Binary and complex oxide thin films for microelectronic applications: An insight into their growth and advanced nanoscopic investigation

Innovative dielectric materials are of increasing interest in several microelectronic devices. Here, an overview of different MOCVD approaches to fabricate binary and complex oxide thin films with dielectric properties is presented. The growth of three types of oxide thin films, namely Pr2O3, NiO and CaCu3Ti4O12, has been discussed. In particular the growth of Pr2O3 films has been optimized on (001) Si substrates for CMOS applications. In this case, because of the wide numbers of possible Pr-oxide phases, an accurate control of oxygen partial pressure was mandatory. NiO thin films have been grown on (0001)SiC and (0001)AlGaN/GaN wide bandgap semiconductors. The appropriate conditions for the epitaxial growth have been found in order to improve the quality of the interface.
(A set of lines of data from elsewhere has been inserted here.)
**config.mk**
```make
export PLATFORM = sky130hd
export DESIGN_NAME = thf_framer
export DESIGN_NICKNAME = d
export VERILOG_FILES = /design/src/thf_framer.v
export VERILOG_INCLUDE_DIRS = /design/src
export SDC_FILE = /design/constraint.sdc
export NUM_CORES = 2
export LEC_CHECK = 0
export ABC_AREA = 0
export BUFFER_PORTS_ARGS = -buffer_cell sky130_fd_sc_hd__buf_2
export CAP_MARGIN = 10
export CELL_PAD_IN_SITES_DETAIL_PLACEMENT = 1
export CELL_PAD_IN_SITES_GLOBAL_PLACEMENT = 1
export CORE_ASPECT_RATIO = 0.8
export CORE_MARGIN = 2
export CORE_UTILIZATION = 27
export DETAILED_ROUTE_END_ITERATION = 16
export GPL_ROUTABILITY_DRIVEN = 1
export PLACE_DENSITY_LB_ADDON = 0.1
export SLEW_MARGIN = 20
export SYNTH_ARGS = -nofsm -noshare
export SYNTH_HDL_FRONTEND = slang
export SYNTH_SLANG_ARGS = --single-unit
```
**constraint.sdc**
```tcl
create_clock -name sys_clk -period 14.1 [get_ports sys_clk]
set_input_delay 2.82 -clock sys_clk [delete_from_list [all_inputs] [get_ports sys_clk]]
set_output_delay 2.82 -clock sys_clk [all_outputs]
set_load 0.02 [all_outputs]
```
===== config.mk =====
export PLATFORM = sky130hd
export DESIGN_NAME = sdcs_top
export DESIGN_NICKNAME = d
export VERILOG_FILES = /design/src/rtl/sdcs_top.v
export VERILOG_INCLUDE_DIRS = /design/src /design/src/rtl
export SDC_FILE = /design/constraint.sdc
export NUM_CORES = 1
export LEC_CHECK = 0
export ABC_AREA = 1
export BUFFER_PORTS_ARGS = -buffer_cell sky130_fd_sc_hd__buf_2
export CAP_MARGIN = 10
export CORE_ASPECT_RATIO = 0.6
export CORE_MARGIN = 2
export CORE_UTILIZATION = 40
export DETAILED_ROUTE_END_ITERATION = 7
export GPL_ROUTABILITY_DRIVEN = 0
export PLACE_DENSITY = 0.6
export SETUP_SLACK_MARGIN = 0.15
export SYNTH_ARGS = -nofsm -noshare
export SYNTH_HDL_FRONTEND = slang
export SYNTH_SLANG_ARGS = --single-unit
export TNS_END_PERCENT = 100

===== constraint.sdc =====
create_clock -name ref_clk -period 7.5 [get_ports ref_clk]
set_input_delay 1.125 -clock ref_clk [delete_from_list [all_inputs] [get_ports ref_clk]]
set_output_delay 1.125 -clock ref_clk [all_outputs]
set_load 0.05 [all_outputs]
Finally, complex oxide CaCu3Ti4O12 thin films have been grown on single crystal perovskite substrates as well as on technological electrodes to be applied in wireless and Rf circuits. An appealing approach based on the use of a multicomponent precursor source has been optimized and both epitaxial and polycrystalline films have been deposited. In all cases, special emphasis has been placed upon the importance of suitable precursors, deposition parameters and interfacial characterization. In addition, dielectric properties have been correlated to structural and compositional characteristics by scanning probe microscopy with conductive tips, which has been used to image defects inside the grains or heterogeneities at the grain boundaries.